‘Get me outta here.’
“Mark! I’m so glad you made it.” Dora gave him a hug while back-kicking the door. She stood back, took him by the shoulders and gave him a little shake. “I was afraid you wouldn’t.”
“Well I did, Aunt Dora. Surprised us all.”
She masked a smile with her signature frown and gave him an affectionate punch on the arm.
“Come on. Have a drink. There are people here, you need to see.”
Mark thought, ‘They say funerals are for the living. Who are receptions for? At least no one talks at funerals.’ He looked for familiar faces. Not many.
Dora led him into the living room where his deceased father’s relatives and friends, the survivors had gathered. She made a general introduction. Mark recognized a few.
The ceiling fan spun lazily to no discernable effect. People nodded as he scanned the room.
A man about his own height and resembling his father, stood and approached with his hand out. Mark shook it firmly.
“My favorite nephew! I’m sorry for your loss.”
“Like wise. How many years…?”
“Twenty-two by my reckoning. You were just a kid when I last saw you.”
“Wow! That long?”
A pair of card tables with cloth covers stood in front of the fireplace. Paper plates and snacks were laid out. A cooler sat to one side.
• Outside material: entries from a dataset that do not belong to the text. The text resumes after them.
Context: an optimization exercise on an open-source flow, tuned for a short achievable clock period and few clock cycles. The choices shown serve that exercise and are no tape-out recipe.
In this exercise RTL edits were held to simulation tests only and were not proved equivalent to the original.

[run.sh]
#!/bin/bash
# synth_recipe.tcl (not shown) runs the flow's synth.tcl, then flattens the netlist and writes it again
# the make line also repeats each setting of config.mk as NAME=value (left out here)
make -C /OpenROAD-flow-scripts/flow DESIGN_CONFIG=/design/flow/config.mk WORK_HOME=/design/flow/orfs CLKGATE_MAP_FILE= SYNTH_SCRIPT=/design/flow/synth_recipe.tcl finish
[design.v]
`timescale 1ns/1ps
`default_nettype none
package sodor_pkg;
    localparam int XLEN     = 32;
    localparam int NUM_REGS = 32;
    typedef logic [XLEN-1:0] word_t;
    typedef logic [31:0]     inst_t;
    typedef logic [4:0]      reg_addr_t;
    localparam logic [6:0] OP_ALU_I  = 7'b0010011;
    localparam logic [6:0] OP_ALU_R  = 7'b0110011;
    localparam logic [6:0] OP_BRANCH = 7'b1100011;
    localparam word_t RESET_PC = '0;
    typedef struct packed {
        logic add;
        logic sll;
        logic slt;
        logic sltu;
        logic xor_;
        logic sr;
        logic or_;
        logic and_;
    } alu_sel_t;
endpackage
`default_nettype wire
`timescale 1ns/1ps
`default_nettype none
module regfile (
    input  logic                 clk,
    input  sodor_pkg::reg_addr_t rs1_addr_i,
    input  sodor_pkg::reg_addr_t rs2_addr_i,
    output sodor_pkg::word_t     rs1_data_o,
    output sodor_pkg::word_t     rs2_data_o,
    input  logic                 we_i,
    input  sodor_pkg::reg_addr_t wr_addr_i,
    input  sodor_pkg::word_t     wr_data_i
);
    sodor_pkg::word_t regs [1:sodor_pkg::NUM_REGS-1];
    always_ff @(posedge clk) begin
        if (we_i && (wr_addr_i != '0)) begin
            regs[wr_addr_i] <= wr_data_i;
        end
    end
    assign rs1_data_o = (rs1_addr_i == '0) ? '0 : regs[rs1_addr_i];
    assign rs2_data_o = (rs2_addr_i == '0) ? '0 : regs[rs2_addr_i];
endmodule
`default_nettype wire
`timescale 1ns/1ps
`default_nettype none
module front_end (
    input  logic                 clk,
    input  logic                 reset,
    input  sodor_pkg::inst_t     imem_data_i,
    output sodor_pkg::word_t     pc_o,
    input  logic                 mispredict_i,
    input  sodor_pkg::word_t     redirect_pc_i,
    input  logic                 x_taken_i,
    input  sodor_pkg::word_t     x_target_i,
    input  sodor_pkg::word_t     alu_result_i,
    input  logic                 w_wr_i,
    input  sodor_pkg::reg_addr_t w_rd_i,
    input  sodor_pkg::word_t     w_data_i,
    output logic                 x_valid_o,
    output sodor_pkg::word_t     x_pc_o,
    output sodor_pkg::word_t     x_pc4_o,
    output logic [12:0]          x_br_off_o,
    output logic                 x_pred_o,
    output logic                 x_is_branch_o,
    output logic                 x_wr_o,
    output sodor_pkg::reg_addr_t x_rd_o,
    output logic [2:0]           x_funct3_o,
    output logic                 x_sub_o,
    output logic                 x_sra_o,
    output sodor_pkg::alu_sel_t  x_sel_o,
    output sodor_pkg::word_t     x_op_a_o,
    output sodor_pkg::word_t     x_op_b_o
);
    sodor_pkg::word_t     pc_q;
    sodor_pkg::inst_t     inst;
    logic [6:0]           opcode;
    logic [2:0]           funct3;
    sodor_pkg::reg_addr_t rs1_addr;
    sodor_pkg::reg_addr_t rs2_addr;
    sodor_pkg::reg_addr_t rd_addr;
    logic                 is_alu_i;
    logic                 is_alu_r;
    logic                 is_alu;
    logic                 is_branch;
    logic                 bwd_branch;
    logic                 pred_taken;
    sodor_pkg::word_t     pred_target;
    logic                 f_wr;
    logic                 kill;
    sodor_pkg::word_t     imm;
    sodor_pkg::word_t     pc_plus4;
    sodor_pkg::word_t     next_pc;
    sodor_pkg::word_t     rf_rs1;
    sodor_pkg::word_t     rf_rs2;
    sodor_pkg::word_t     early_rs1;
    sodor_pkg::word_t     early_rs2;
    sodor_pkg::word_t     op_a;
    sodor_pkg::word_t     op_b;
    logic                 x_hit1;
    logic                 x_hit2;
    sodor_pkg::alu_sel_t  sel;
    logic                 x_valid_q;
    sodor_pkg::word_t     x_pc_q;
    sodor_pkg::word_t     x_pc4_q;
    logic [12:0]          x_br_off_q;
    logic                 x_pred_q;
    logic                 x_bwd_q;
    logic                 x_is_branch_q;
    logic                 x_wr_q;
    sodor_pkg::reg_addr_t x_rd_q;
    logic [2:0]           x_funct3_q;
    logic                 x_sub_q;
    logic                 x_sra_q;
    sodor_pkg::alu_sel_t  x_sel_q;
    sodor_pkg::word_t     x_op_a_q;
    sodor_pkg::word_t     x_op_b_q;
    function automatic logic [29:0] inc30(input logic [29:0] a);
        logic [29:0] r;
        for (int i = 0; i < 30; i++) begin
            r[i] = a[i] ^ ((i == 0) ? 1'b1 : &(a | ~((30'd1 << i) - 30'd1)));
        end
        inc30 = r;
    endfunction
    assign inst      = imem_data_i;
    assign opcode    = inst[6:0];
    assign funct3    = inst[14:12];
    assign rs1_addr  = inst[19:15];
    assign rs2_addr  = inst[24:20];
    assign rd_addr   = inst[11:7];
    assign is_alu_i  = (opcode == sodor_pkg::OP_ALU_I);
    assign is_alu_r  = (opcode == sodor_pkg::OP_ALU_R);
    assign is_alu    = is_alu_i || is_alu_r;
    assign is_branch = (opcode == sodor_pkg::OP_BRANCH);
    assign f_wr      = is_alu && (rd_addr != '0);
    assign imm       = {{20{inst[31]}}, inst[31:20]};
    assign bwd_branch = is_branch && inst[31] && (funct3[2:1] != 2'b01);
    loop_btb u_loop_btb (
        .clk        (clk),
        .reset      (reset),
        .f_pc_i     (pc_q),
        .taken_o    (pred_taken),
        .target_o   (pred_target),
        .x_update_i (x_valid_q && x_bwd_q),
        .x_pc_i     (x_pc_q),
        .x_taken_i  (x_taken_i),
        .x_target_i (x_target_i)
    );
    assign pc_plus4 = {inc30(pc_q[31:2]), pc_q[1:0]};
    assign next_pc  = pred_taken ? pred_target : pc_plus4;
    assign kill     = reset || mispredict_i;
    always_ff @(posedge clk) begin
        if (reset) begin
            pc_q <= sodor_pkg::RESET_PC;
        end else if (mispredict_i) begin
            pc_q <= redirect_pc_i;
        end else begin
            pc_q <= next_pc;
        end
    end
    regfile u_regfile (
        .clk        (clk),
        .rs1_addr_i (rs1_addr),
        .rs2_addr_i (rs2_addr),
        .rs1_data_o (rf_rs1),
        .rs2_data_o (rf_rs2),
        .we_i       (w_wr_i),
        .wr_addr_i  (w_rd_i),
        .wr_data_i  (w_data_i)
    );
    assign early_rs1 = (w_wr_i && (w_rd_i == rs1_addr)) ? w_data_i : rf_rs1;
    assign early_rs2 = (w_wr_i && (w_rd_i == rs2_addr)) ? w_data_i : rf_rs2;
    assign x_hit1    = x_wr_q && (x_rd_q == rs1_addr);
    assign x_hit2    = x_wr_q && (x_rd_q == rs2_addr);
    assign op_a      = x_hit1 ? alu_result_i : early_rs1;
    assign op_b      = is_alu_i ? imm : (x_hit2 ? alu_result_i : early_rs2);
    always_comb begin
        sel      = '0;
        sel.add  = (funct3 == 3'b000);
        sel.sll  = (funct3 == 3'b001);
        sel.slt  = (funct3 == 3'b010);
        sel.sltu = (funct3 == 3'b011);
        sel.xor_ = (funct3 == 3'b100);
        sel.sr   = (funct3 == 3'b101);
        sel.or_  = (funct3 == 3'b110);
        sel.and_ = (funct3 == 3'b111);
    end
    always_ff @(posedge clk) begin
        x_valid_q     <= !kill;
        x_wr_q        <= f_wr && !kill;
        x_pc_q        <= pc_q;
        x_pc4_q       <= pc_plus4;
        x_br_off_q    <= {inst[31], inst[7], inst[30:25], inst[11:8], 1'b0};
        x_pred_q      <= pred_taken;
        x_bwd_q       <= bwd_branch;
        x_is_branch_q <= is_branch;
        x_rd_q        <= rd_addr;
        x_funct3_q    <= funct3;
        x_sub_q       <= is_branch || (funct3[2:1] == 2'b01) ||
                         (is_alu_r && (funct3 == 3'b000) && inst[30]);
        x_sra_q       <= inst[30];
        x_sel_q       <= sel;
        x_op_a_q      <= op_a;
        x_op_b_q      <= op_b;
    end
    assign pc_o          = pc_q;
    assign x_valid_o     = x_valid_q;
    assign x_pc_o        = x_pc_q;
    assign x_pc4_o       = x_pc4_q;
    assign x_br_off_o    = x_br_off_q;
    assign x_pred_o      = x_pred_q;
    assign x_is_branch_o = x_is_branch_q;
    assign x_wr_o        = x_wr_q;
    assign x_rd_o        = x_rd_q;
    assign x_funct3_o    = x_funct3_q;
    assign x_sub_o       = x_sub_q;
    assign x_sra_o       = x_sra_q;
    assign x_sel_o       = x_sel_q;
    assign x_op_a_o      = x_op_a_q;
    assign x_op_b_o      = x_op_b_q;
endmodule
`default_nettype wire
`default_nettype none
module loop_btb #(
    parameter int ENTRIES = 8,
    parameter int CNT_W   = 6
) (
    input  logic             clk,
    input  logic             reset,
    input  sodor_pkg::word_t f_pc_i,
    output logic             taken_o,
    output sodor_pkg::word_t target_o,
    input  logic             x_update_i,
    input  sodor_pkg::word_t x_pc_i,
    input  logic             x_taken_i,
    input  sodor_pkg::word_t x_target_i
);
    logic             valid_q  [ENTRIES];
    logic             conf_q   [ENTRIES];
    logic [31:1]      tag_q    [ENTRIES];
    sodor_pkg::word_t target_q [ENTRIES];
    logic [CNT_W-1:0] cnt_q    [ENTRIES];
    logic [CNT_W-1:0] trip_q   [ENTRIES];
    logic [2:0]       victim_q;
    logic             u_update_q;
    logic             u_taken_q;
    logic [31:1]      u_pc_q;
    sodor_pkg::word_t u_target_q;
    logic [ENTRIES-1:0] u_hit;
    logic [ENTRIES-1:0] f_hit;
    logic [ENTRIES-1:0] f_exit;
    always_comb begin
        taken_o  = 1'b0;
        target_o = '0;
        for (int i = 0; i < ENTRIES; i++) begin
            f_hit[i]  = valid_q[i] && (tag_q[i] == f_pc_i[31:1]);
            f_exit[i] = conf_q[i] && (cnt_q[i] == trip_q[i]);
            taken_o   = taken_o | (f_hit[i] & !f_exit[i]);
            target_o  = target_o | ({32{f_hit[i]}} & target_q[i]);
        end
    end
    always_ff @(posedge clk) begin
        u_update_q <= x_update_i && !reset;
        u_taken_q  <= x_taken_i;
        u_pc_q     <= x_pc_i[31:1];
        u_target_q <= x_target_i;
    end
    always_comb begin
        for (int i = 0; i < ENTRIES; i++) begin
            u_hit[i] = valid_q[i] && (tag_q[i] == u_pc_q);
        end
    end
    always_ff @(posedge clk) begin
        if (reset) begin
            for (int i = 0; i < ENTRIES; i++) begin
                valid_q[i] <= 1'b0;
            end
            victim_q <= '0;
        end else if (u_update_q) begin
            if (|u_hit) begin
                for (int i = 0; i < ENTRIES; i++) begin
                    if (u_hit[i]) begin
                        if (u_taken_q) begin
                            if (cnt_q[i] == '1) begin
                                conf_q[i] <= 1'b0;
                            end else begin
                                cnt_q[i] <= cnt_q[i] + 1'b1;
                            end
                        end else begin
                            trip_q[i] <= cnt_q[i];
                            conf_q[i] <= (cnt_q[i] != '1);
                            cnt_q[i]  <= '0;
                        end
                    end
                end
            end else if (u_taken_q) begin
                valid_q[victim_q]  <= 1'b1;
                conf_q[victim_q]   <= 1'b0;
                tag_q[victim_q]    <= u_pc_q;
                target_q[victim_q] <= u_target_q;
                cnt_q[victim_q]    <= 1;
                victim_q           <= victim_q + 1'b1;
            end
        end
    end
endmodule
`default_nettype wire
`timescale 1ns/1ps
`default_nettype none
module alu_unit (
    input  sodor_pkg::word_t    op_a_i,
    input  sodor_pkg::word_t    op_b_i,
    input  logic                sub_i,     
    input  logic                sra_i,
    input  sodor_pkg::alu_sel_t sel_i,
    output sodor_pkg::word_t    result_o,
    output logic                eq_o,
    output logic                lt_o,
    output logic                ltu_o
);
    sodor_pkg::word_t b_eff;
    sodor_pkg::word_t sum;
    logic             carry;
    sodor_pkg::word_t sll_res;
    sodor_pkg::word_t sr_res;
    logic [4:0]       shamt;
    assign b_eff        = sub_i ? ~op_b_i : op_b_i;
    assign {carry, sum} = {1'b0, op_a_i} + {1'b0, b_eff} + {32'd0, sub_i};
    assign eq_o  = (op_a_i == op_b_i);
    assign ltu_o = !carry;
    assign lt_o  = (op_a_i[31] ^ op_b_i[31]) ? op_a_i[31] : sum[31];
    assign shamt   = op_b_i[4:0];
    assign sll_res = op_a_i << shamt;
    assign sr_res  = sodor_pkg::word_t'($signed({sra_i & op_a_i[31], op_a_i}) >>> shamt);
    assign result_o = ({32{sel_i.add}}  & sum)
                    | ({32{sel_i.sll}}  & sll_res)
                    | ({32{sel_i.slt}}  & {31'd0, lt_o})
                    | ({32{sel_i.sltu}} & {31'd0, ltu_o})
                    | ({32{sel_i.xor_}} & (op_a_i ^ op_b_i))
                    | ({32{sel_i.sr}}   & sr_res)
                    | ({32{sel_i.or_}}  & (op_a_i | op_b_i))
                    | ({32{sel_i.and_}} & (op_a_i & op_b_i));
endmodule
`default_nettype wire
`timescale 1ns/1ps
`default_nettype none
module branch_unit (
    input  logic             valid_i,
    input  logic             is_branch_i,
    input  logic             pred_i,
    input  logic [2:0]       funct3_i,
    input  sodor_pkg::word_t op_a_i,
    input  sodor_pkg::word_t op_b_i,
    input  sodor_pkg::word_t pc_i,
    input  sodor_pkg::word_t pc4_i,
    input  logic [12:0]      br_off_i,
    output logic             taken_o,
    output sodor_pkg::word_t target_o,
    output logic             mispredict_o,
    output sodor_pkg::word_t redirect_pc_o
);
    logic        cond;
    logic        eq;
    logic        lt;
    logic        ltu;
    assign eq  = (op_a_i == op_b_i);
    assign ltu = (op_a_i < op_b_i);
    assign lt  = ($signed(op_a_i) < $signed(op_b_i));
    always_comb begin
        case (funct3_i)
            3'b000:  cond = eq;
            3'b001:  cond = !eq;
            3'b100:  cond = lt;
            3'b101:  cond = !lt;
            3'b110:  cond = ltu;
            3'b111:  cond = !ltu;
            default: cond = 1'b0;
        endcase
    end
    pc_adder u_pc_adder (
        .pc_i     (pc_i),
        .off_i    (br_off_i),
        .target_o (target_o)
    );
    assign taken_o       = valid_i && is_branch_i && cond;
    assign mispredict_o  = valid_i && (is_branch_i ? (cond != pred_i) : pred_i);
    assign redirect_pc_o = pred_i ? pc4_i : target_o;
endmodule
`default_nettype wire
`default_nettype none
module pc_adder (
    input  sodor_pkg::word_t pc_i,
    input  logic [12:0]      off_i,
    output sodor_pkg::word_t target_o
);
    assign target_o = pc_i + {{19{off_i[12]}}, off_i};
endmodule
`default_nettype wire
`timescale 1ns/1ps
`default_nettype none
module writeback_stage (
    input  logic                 clk,
    input  logic                 reset,
    input  logic                 x_valid_i,
    input  sodor_pkg::word_t     x_pc_i,
    input  logic                 x_is_branch_i,
    input  logic                 x_taken_i,
    input  logic                 x_wr_i,
    input  sodor_pkg::reg_addr_t x_rd_i,
    input  sodor_pkg::word_t     x_data_i,
    output logic                 w_valid_o,
    output sodor_pkg::word_t     w_pc_o,
    output logic                 w_is_branch_o,
    output logic                 w_taken_o,
    output logic                 w_wr_o,
    output sodor_pkg::reg_addr_t w_rd_o,
    output sodor_pkg::word_t     w_data_o
);
    logic                 valid_q;
    sodor_pkg::word_t     pc_q;
    logic                 is_branch_q;
    logic                 taken_q;
    logic                 wr_q;
    sodor_pkg::reg_addr_t rd_q;
    sodor_pkg::word_t     data_q;
    always_ff @(posedge clk) begin
        valid_q     <= x_valid_i && !reset;
        wr_q        <= x_wr_i && !reset;
        pc_q        <= x_pc_i;
        is_branch_q <= x_is_branch_i;
        taken_q     <= x_taken_i;
        rd_q        <= x_rd_i;
        data_q      <= x_data_i;
    end
    assign w_valid_o     = valid_q;
    assign w_pc_o        = pc_q;
    assign w_is_branch_o = is_branch_q;
    assign w_taken_o     = taken_q;
    assign w_wr_o        = wr_q;
    assign w_rd_o        = rd_q;
    assign w_data_o      = data_q;
endmodule
`default_nettype wire
`timescale 1ns/1ps
`default_nettype none
module sodor_core (
    input  logic               clk,
    input  logic               reset,
    input  logic [31:0]        imem_data_i,
    output logic [31:0]        pc_o,
    output logic               retire_valid_o,
    output logic [31:0]        retire_pc_o,
    output logic               retire_is_branch_o,
    output logic               retire_taken_o,
    output logic               retire_writes_rd_o,
    output logic [4:0]         retire_rd_o,
    output logic [31:0]        retire_data_o
);
    logic                 x_valid;
    sodor_pkg::word_t     x_pc;
    sodor_pkg::word_t     x_pc4;
    logic [12:0]          x_br_off;
    logic                 x_pred;
    logic                 x_is_branch;
    logic                 x_wr;
    sodor_pkg::reg_addr_t x_rd;
    logic [2:0]           x_funct3;
    logic                 x_sub;
    logic                 x_sra;
    sodor_pkg::alu_sel_t  x_sel;
    sodor_pkg::word_t     x_op_a;
    sodor_pkg::word_t     x_op_b;
    sodor_pkg::word_t     alu_result;
    logic                 eq;
    logic                 lt;
    logic                 ltu;
    logic                 taken;
    sodor_pkg::word_t     target;
    logic                 mispredict;
    sodor_pkg::word_t     redirect_pc;
    logic                 w_valid;
    sodor_pkg::word_t     w_pc;
    logic                 w_is_branch;
    logic                 w_taken;
    logic                 w_wr;
    sodor_pkg::reg_addr_t w_rd;
    sodor_pkg::word_t     w_data;
    front_end u_front_end (
        .clk           (clk),
        .reset         (reset),
        .imem_data_i   (imem_data_i),
        .pc_o          (pc_o),
        .mispredict_i  (mispredict),
        .redirect_pc_i (redirect_pc),
        .x_taken_i     (taken),
        .x_target_i    (target),
        .alu_result_i  (alu_result),
        .w_wr_i        (w_wr),
        .w_rd_i        (w_rd),
        .w_data_i      (w_data),
        .x_valid_o     (x_valid),
        .x_pc_o        (x_pc),
        .x_pc4_o       (x_pc4),
        .x_br_off_o    (x_br_off),
        .x_pred_o      (x_pred),
        .x_is_branch_o (x_is_branch),
        .x_wr_o        (x_wr),
        .x_rd_o        (x_rd),
        .x_funct3_o    (x_funct3),
        .x_sub_o       (x_sub),
        .x_sra_o       (x_sra),
        .x_sel_o       (x_sel),
        .x_op_a_o      (x_op_a),
        .x_op_b_o      (x_op_b)
    );
    alu_unit u_alu_unit (
        .op_a_i   (x_op_a),
        .op_b_i   (x_op_b),
        .sub_i    (x_sub),
        .sra_i    (x_sra),
        .sel_i    (x_sel),
        .result_o (alu_result),
        .eq_o     (eq),
        .lt_o     (lt),
        .ltu_o    (ltu)
    );
    branch_unit u_branch_unit (
        .valid_i       (x_valid),
        .is_branch_i   (x_is_branch),
        .pred_i        (x_pred),
        .funct3_i      (x_funct3),
        .op_a_i        (x_op_a),
        .op_b_i        (x_op_b),
        .pc_i          (x_pc),
        .pc4_i         (x_pc4),
        .br_off_i      (x_br_off),
        .taken_o       (taken),
        .target_o      (target),
        .mispredict_o  (mispredict),
        .redirect_pc_o (redirect_pc)
    );
    writeback_stage u_writeback_stage (
        .clk           (clk),
        .reset         (reset),
        .x_valid_i     (x_valid),
        .x_pc_i        (x_pc),
        .x_is_branch_i (x_is_branch),
        .x_taken_i     (taken),
        .x_wr_i        (x_wr),
        .x_rd_i        (x_rd),
        .x_data_i      (alu_result),
        .w_valid_o     (w_valid),
        .w_pc_o        (w_pc),
        .w_is_branch_o (w_is_branch),
        .w_taken_o     (w_taken),
        .w_wr_o        (w_wr),
        .w_rd_o        (w_rd),
        .w_data_o      (w_data)
    );
    assign retire_valid_o     = w_valid;
    assign retire_pc_o        = w_pc;
    assign retire_is_branch_o = w_is_branch;
    assign retire_taken_o     = w_taken;
    assign retire_writes_rd_o = w_wr;
    assign retire_rd_o        = w_rd;
    assign retire_data_o      = w_data;
endmodule
`default_nettype wire
[constraint.sdc]
create_clock -name core_clock -period 6.0 [get_ports {clk}]
set_input_delay 1.2000 -clock core_clock [delete_from_list [all_inputs] [get_ports {clk}]]
set_output_delay 1.2000 -clock core_clock [all_outputs]
set_load 0.01 [all_outputs]
[config.mk]
export PLATFORM = sky130hd
export DESIGN_NAME = sodor_core
export DESIGN_NICKNAME = sodor_core
export VERILOG_FILES = /design/flow/design.v
export SDC_FILE = /design/flow/constraint.sdc
export NUM_CORES = 4
export LEC_CHECK = 0
export ABC_CLOCK_PERIOD_IN_PS = 2500
export CAP_MARGIN = 20
export CORE_MARGIN = 2
export CORE_UTILIZATION = 40
export GPL_TIMING_DRIVEN = 1
export SETUP_SLACK_MARGIN = 3.3
export SLEW_MARGIN = 20
export SYNTH_HIERARCHICAL = 1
“Preference?” Bill moved to make Mark a drink. He scooped ice into a plastic glass.
“Whatever, I guess.”
“Serious occasions require serious drinks.” Bill produced a flask and poured a couple of finger’s worth of bourbon into the ice. He offered it to Mark.
The ice rattled as he sipped. He smiled and nodded to his uncle. “Thanks!”
Bill nodded at a couple of open seats and they claimed them. Just as they were settling, a Beagle came from nowhere and jumped up on Mark. He recoiled and almost spilled his drink.
“Oh! He likes you!” cried Dora from across the room. “Come on Snuffles!” The dog persisted. Mark tried to ward him off with his knee. “Leave him, Snuff! He doesn’t like kisses.”
The dog whimpered and moved to Dora.
She continued, “It’s okay, baby. I love you even if Mark doesn’t.”
He sensed eyes watched him. “Sorry. I’m not in the mood.”
Dora said, “Poor Snuffles…” She touched her nose to the dog’s. “You didn’t know he hates doggies.”
To no one in particular, Mark announced, “I don’t hate dogs.” He let it drop. He knew no one believed him.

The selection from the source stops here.